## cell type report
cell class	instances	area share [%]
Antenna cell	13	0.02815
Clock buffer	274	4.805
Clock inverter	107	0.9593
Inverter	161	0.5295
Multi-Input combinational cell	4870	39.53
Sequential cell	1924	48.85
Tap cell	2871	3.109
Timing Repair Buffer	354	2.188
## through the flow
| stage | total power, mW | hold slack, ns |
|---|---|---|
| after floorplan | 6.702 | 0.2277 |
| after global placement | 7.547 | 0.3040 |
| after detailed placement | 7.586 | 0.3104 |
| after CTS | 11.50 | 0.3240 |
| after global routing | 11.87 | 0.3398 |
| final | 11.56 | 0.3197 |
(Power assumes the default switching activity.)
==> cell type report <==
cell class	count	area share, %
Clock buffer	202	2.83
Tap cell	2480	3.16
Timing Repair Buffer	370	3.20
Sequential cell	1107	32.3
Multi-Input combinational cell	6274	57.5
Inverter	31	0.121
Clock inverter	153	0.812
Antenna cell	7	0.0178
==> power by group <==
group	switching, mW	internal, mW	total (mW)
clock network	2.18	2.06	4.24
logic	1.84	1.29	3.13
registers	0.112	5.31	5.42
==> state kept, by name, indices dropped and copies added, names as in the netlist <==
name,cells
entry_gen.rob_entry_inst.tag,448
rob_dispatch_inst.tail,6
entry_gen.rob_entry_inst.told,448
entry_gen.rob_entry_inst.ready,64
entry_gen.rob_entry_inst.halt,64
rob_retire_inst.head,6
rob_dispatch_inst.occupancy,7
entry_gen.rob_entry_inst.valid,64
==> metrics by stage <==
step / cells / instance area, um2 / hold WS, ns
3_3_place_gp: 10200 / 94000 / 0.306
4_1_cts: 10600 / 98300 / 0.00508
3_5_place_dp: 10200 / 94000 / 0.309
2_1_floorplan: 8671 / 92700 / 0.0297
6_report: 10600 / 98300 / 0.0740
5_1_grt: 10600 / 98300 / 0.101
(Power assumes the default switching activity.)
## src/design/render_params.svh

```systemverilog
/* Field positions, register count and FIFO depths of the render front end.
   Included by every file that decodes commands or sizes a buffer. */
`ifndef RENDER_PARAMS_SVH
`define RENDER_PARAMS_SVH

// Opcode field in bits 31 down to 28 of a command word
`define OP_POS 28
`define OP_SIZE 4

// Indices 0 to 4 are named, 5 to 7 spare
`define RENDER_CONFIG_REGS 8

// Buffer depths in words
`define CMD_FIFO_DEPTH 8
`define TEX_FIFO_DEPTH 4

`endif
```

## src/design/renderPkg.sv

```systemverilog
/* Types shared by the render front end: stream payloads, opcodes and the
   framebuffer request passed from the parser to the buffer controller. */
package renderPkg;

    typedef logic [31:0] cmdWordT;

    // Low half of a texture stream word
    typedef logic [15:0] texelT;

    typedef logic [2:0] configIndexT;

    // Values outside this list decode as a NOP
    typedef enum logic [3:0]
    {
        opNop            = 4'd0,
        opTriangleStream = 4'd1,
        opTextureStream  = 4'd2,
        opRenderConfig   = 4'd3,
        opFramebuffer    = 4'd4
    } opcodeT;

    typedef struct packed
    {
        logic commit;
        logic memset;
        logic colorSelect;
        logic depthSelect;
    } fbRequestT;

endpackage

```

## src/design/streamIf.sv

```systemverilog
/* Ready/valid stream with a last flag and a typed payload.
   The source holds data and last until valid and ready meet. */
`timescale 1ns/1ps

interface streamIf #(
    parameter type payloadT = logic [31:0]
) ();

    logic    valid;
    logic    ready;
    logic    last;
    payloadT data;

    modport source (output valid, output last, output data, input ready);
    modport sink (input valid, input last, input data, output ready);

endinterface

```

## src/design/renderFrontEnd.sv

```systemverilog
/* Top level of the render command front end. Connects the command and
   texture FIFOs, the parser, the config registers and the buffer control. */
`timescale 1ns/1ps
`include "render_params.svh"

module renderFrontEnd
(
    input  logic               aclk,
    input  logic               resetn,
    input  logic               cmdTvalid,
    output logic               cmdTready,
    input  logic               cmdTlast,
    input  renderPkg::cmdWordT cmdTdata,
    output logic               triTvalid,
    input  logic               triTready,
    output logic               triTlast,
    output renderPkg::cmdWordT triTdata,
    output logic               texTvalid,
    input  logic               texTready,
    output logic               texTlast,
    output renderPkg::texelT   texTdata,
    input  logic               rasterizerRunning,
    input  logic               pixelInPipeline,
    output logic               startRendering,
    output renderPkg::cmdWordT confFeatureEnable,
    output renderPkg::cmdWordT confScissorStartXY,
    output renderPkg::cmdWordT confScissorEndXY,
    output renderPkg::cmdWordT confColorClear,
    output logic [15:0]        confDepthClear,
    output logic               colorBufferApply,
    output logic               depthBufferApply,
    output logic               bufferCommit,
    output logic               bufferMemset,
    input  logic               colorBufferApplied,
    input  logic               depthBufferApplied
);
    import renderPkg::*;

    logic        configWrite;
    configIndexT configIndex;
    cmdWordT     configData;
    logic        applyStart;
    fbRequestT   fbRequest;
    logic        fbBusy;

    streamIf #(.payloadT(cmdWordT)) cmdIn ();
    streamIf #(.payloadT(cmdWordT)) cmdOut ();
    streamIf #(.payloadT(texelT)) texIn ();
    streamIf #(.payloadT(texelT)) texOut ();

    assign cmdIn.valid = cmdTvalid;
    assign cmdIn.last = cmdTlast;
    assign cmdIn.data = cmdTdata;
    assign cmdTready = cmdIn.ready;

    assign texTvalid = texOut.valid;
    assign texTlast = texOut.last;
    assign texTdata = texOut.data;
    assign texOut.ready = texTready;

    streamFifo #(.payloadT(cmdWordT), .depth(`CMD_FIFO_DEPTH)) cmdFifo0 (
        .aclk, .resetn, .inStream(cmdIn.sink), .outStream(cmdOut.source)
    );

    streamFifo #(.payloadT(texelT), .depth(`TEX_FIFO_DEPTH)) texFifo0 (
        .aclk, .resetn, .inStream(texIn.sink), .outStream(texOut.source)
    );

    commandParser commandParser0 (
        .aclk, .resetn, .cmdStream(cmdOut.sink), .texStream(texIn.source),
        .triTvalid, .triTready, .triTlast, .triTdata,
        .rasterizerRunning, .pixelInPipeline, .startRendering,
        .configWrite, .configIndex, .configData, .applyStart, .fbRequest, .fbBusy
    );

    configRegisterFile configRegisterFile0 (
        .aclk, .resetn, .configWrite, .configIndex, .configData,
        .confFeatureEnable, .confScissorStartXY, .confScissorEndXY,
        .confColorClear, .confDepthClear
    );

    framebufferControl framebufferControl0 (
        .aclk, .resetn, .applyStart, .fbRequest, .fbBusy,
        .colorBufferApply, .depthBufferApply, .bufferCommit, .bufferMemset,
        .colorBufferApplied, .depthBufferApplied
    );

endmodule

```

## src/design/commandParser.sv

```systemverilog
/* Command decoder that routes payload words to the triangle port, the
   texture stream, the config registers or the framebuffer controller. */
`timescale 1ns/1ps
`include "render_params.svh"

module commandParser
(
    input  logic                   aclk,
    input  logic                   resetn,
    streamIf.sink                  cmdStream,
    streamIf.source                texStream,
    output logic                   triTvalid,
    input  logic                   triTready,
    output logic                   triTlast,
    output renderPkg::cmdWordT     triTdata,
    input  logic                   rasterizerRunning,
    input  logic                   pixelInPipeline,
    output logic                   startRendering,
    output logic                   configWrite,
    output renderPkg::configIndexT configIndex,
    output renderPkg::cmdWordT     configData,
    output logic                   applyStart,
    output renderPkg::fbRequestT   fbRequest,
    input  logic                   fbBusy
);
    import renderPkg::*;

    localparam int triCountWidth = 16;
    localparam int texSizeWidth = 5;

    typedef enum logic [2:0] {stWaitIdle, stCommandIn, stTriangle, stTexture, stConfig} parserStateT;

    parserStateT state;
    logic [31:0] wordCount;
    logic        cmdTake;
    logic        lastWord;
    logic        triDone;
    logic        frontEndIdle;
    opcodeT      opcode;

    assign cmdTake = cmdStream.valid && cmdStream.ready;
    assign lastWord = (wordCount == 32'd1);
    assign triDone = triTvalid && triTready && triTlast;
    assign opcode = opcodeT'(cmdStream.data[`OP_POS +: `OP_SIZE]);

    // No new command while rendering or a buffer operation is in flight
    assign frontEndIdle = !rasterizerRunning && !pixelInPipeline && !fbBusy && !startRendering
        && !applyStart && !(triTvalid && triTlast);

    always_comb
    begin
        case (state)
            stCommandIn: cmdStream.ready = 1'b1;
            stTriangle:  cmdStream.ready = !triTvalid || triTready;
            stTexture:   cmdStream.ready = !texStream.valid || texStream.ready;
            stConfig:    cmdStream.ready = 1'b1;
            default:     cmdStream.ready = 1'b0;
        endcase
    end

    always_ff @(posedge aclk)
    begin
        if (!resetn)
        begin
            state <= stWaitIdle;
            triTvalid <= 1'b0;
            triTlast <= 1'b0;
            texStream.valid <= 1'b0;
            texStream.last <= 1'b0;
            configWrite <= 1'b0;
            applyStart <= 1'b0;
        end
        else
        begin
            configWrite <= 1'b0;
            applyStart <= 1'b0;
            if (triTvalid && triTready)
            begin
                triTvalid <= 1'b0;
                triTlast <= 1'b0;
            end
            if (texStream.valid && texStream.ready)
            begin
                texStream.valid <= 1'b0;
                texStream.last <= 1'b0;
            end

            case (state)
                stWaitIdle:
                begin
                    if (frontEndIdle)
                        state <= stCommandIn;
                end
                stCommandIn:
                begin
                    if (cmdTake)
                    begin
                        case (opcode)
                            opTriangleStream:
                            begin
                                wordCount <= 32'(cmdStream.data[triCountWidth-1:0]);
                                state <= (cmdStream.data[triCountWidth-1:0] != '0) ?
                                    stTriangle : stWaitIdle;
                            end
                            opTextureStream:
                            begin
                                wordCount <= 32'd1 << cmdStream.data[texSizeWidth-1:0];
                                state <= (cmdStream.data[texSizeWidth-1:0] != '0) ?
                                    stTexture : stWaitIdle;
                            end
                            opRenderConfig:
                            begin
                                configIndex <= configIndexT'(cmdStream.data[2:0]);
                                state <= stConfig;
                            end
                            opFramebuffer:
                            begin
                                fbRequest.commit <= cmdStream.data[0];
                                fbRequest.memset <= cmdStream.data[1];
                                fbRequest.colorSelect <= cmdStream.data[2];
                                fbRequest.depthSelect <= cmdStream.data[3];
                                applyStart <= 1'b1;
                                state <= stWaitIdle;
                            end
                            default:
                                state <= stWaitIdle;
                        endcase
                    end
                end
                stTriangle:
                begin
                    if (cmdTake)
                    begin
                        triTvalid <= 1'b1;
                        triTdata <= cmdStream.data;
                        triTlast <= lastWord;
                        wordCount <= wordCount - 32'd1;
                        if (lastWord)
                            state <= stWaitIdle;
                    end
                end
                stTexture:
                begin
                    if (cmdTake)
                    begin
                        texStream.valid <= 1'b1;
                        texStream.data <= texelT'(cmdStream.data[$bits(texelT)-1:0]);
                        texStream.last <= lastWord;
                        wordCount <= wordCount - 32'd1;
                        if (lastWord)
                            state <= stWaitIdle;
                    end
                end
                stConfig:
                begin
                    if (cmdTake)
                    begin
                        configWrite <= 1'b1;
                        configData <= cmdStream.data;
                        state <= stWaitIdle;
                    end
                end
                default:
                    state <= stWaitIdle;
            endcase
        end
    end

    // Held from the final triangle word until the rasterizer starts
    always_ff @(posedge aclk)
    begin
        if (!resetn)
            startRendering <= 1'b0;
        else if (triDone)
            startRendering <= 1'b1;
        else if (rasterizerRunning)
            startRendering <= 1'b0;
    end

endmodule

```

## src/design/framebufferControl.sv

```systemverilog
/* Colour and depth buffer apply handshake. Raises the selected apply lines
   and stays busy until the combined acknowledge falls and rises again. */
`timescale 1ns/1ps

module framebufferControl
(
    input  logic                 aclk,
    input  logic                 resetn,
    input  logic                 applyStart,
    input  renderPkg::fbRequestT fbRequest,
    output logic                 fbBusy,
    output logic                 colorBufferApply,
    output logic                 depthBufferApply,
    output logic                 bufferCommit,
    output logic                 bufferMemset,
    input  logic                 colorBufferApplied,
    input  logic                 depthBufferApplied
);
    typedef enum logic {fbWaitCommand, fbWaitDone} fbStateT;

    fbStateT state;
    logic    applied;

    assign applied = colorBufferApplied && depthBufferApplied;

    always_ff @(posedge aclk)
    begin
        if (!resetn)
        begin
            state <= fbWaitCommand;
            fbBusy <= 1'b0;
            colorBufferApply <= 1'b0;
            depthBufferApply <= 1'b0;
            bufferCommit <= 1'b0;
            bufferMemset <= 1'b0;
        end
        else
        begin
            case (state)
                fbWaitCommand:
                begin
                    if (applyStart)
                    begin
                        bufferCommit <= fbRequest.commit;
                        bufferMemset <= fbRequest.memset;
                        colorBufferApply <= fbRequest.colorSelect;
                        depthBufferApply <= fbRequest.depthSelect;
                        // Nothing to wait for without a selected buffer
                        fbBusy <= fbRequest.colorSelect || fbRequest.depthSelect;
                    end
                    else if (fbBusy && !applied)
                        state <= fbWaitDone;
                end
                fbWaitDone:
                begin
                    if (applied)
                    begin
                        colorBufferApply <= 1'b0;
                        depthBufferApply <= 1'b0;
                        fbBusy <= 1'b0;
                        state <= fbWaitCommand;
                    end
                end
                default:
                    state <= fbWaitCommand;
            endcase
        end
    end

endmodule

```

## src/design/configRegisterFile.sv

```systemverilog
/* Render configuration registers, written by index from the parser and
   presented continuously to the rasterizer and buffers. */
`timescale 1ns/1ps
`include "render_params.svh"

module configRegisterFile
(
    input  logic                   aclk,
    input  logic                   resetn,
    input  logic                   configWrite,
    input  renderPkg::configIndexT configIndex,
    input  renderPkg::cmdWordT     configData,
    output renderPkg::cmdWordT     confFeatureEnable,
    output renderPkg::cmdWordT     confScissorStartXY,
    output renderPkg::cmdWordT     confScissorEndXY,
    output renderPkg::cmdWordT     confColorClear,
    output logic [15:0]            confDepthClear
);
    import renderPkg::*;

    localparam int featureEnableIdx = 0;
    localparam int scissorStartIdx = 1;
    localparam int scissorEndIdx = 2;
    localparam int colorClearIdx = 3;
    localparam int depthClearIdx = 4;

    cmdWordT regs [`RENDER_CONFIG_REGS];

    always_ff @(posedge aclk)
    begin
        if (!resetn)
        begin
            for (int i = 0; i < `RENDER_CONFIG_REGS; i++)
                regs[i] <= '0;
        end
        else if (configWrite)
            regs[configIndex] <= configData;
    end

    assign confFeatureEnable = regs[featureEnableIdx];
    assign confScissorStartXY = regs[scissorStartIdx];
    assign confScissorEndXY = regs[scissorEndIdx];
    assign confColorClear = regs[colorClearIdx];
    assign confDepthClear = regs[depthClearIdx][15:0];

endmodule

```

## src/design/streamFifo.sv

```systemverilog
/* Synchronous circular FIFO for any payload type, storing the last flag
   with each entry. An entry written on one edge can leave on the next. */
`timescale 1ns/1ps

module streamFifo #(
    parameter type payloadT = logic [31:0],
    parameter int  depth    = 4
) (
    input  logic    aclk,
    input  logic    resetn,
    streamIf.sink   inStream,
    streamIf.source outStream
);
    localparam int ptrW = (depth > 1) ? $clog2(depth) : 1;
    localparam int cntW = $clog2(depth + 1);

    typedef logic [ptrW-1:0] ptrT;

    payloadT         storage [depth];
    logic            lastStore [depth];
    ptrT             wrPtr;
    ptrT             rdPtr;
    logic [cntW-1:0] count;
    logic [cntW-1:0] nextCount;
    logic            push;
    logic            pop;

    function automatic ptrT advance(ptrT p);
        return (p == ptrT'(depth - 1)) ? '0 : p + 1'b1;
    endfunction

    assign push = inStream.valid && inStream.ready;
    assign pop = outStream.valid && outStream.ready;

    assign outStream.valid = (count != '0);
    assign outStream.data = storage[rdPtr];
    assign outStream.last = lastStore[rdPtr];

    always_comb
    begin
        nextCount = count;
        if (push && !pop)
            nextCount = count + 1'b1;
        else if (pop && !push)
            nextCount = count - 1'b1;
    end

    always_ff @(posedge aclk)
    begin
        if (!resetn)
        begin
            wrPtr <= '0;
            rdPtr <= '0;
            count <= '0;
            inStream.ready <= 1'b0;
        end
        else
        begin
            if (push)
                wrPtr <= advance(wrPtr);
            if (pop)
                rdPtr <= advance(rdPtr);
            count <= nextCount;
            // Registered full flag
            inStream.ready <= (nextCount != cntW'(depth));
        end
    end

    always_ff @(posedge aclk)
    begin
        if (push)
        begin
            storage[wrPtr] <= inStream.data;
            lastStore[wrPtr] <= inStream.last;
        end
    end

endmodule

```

● **Exercise instructions**
When you reach the line containing "state kept, by" in the data above, start copying exactly, and stop after the line containing "5_1_grt: 10600 / 98300 / 0.101".

● **Your response**
==> state kept, by name, indices dropped and copies added, names as in the netlist <==
name,cells
entry_gen.rob_entry_inst.tag,448
rob_dispatch_inst.tail,6
entry_gen.rob_entry_inst.told,448
entry_gen.rob_entry_inst.ready,64
entry_gen.rob_entry_inst.halt,64
rob_retire_inst.head,6
rob_dispatch_inst.occupancy,7
entry_gen.rob_entry_inst.valid,64
==> metrics by stage <==
step / cells / instance area, um2 / hold WS, ns
3_3_place_gp: 10200 / 94000 / 0.306
4_1_cts: 10600 / 98300 / 0.00508
3_5_place_dp: 10200 / 94000 / 0.309
2_1_floorplan: 8671 / 92700 / 0.0297
6_report: 10600 / 98300 / 0.0740
5_1_grt: 10600 / 98300 / 0.101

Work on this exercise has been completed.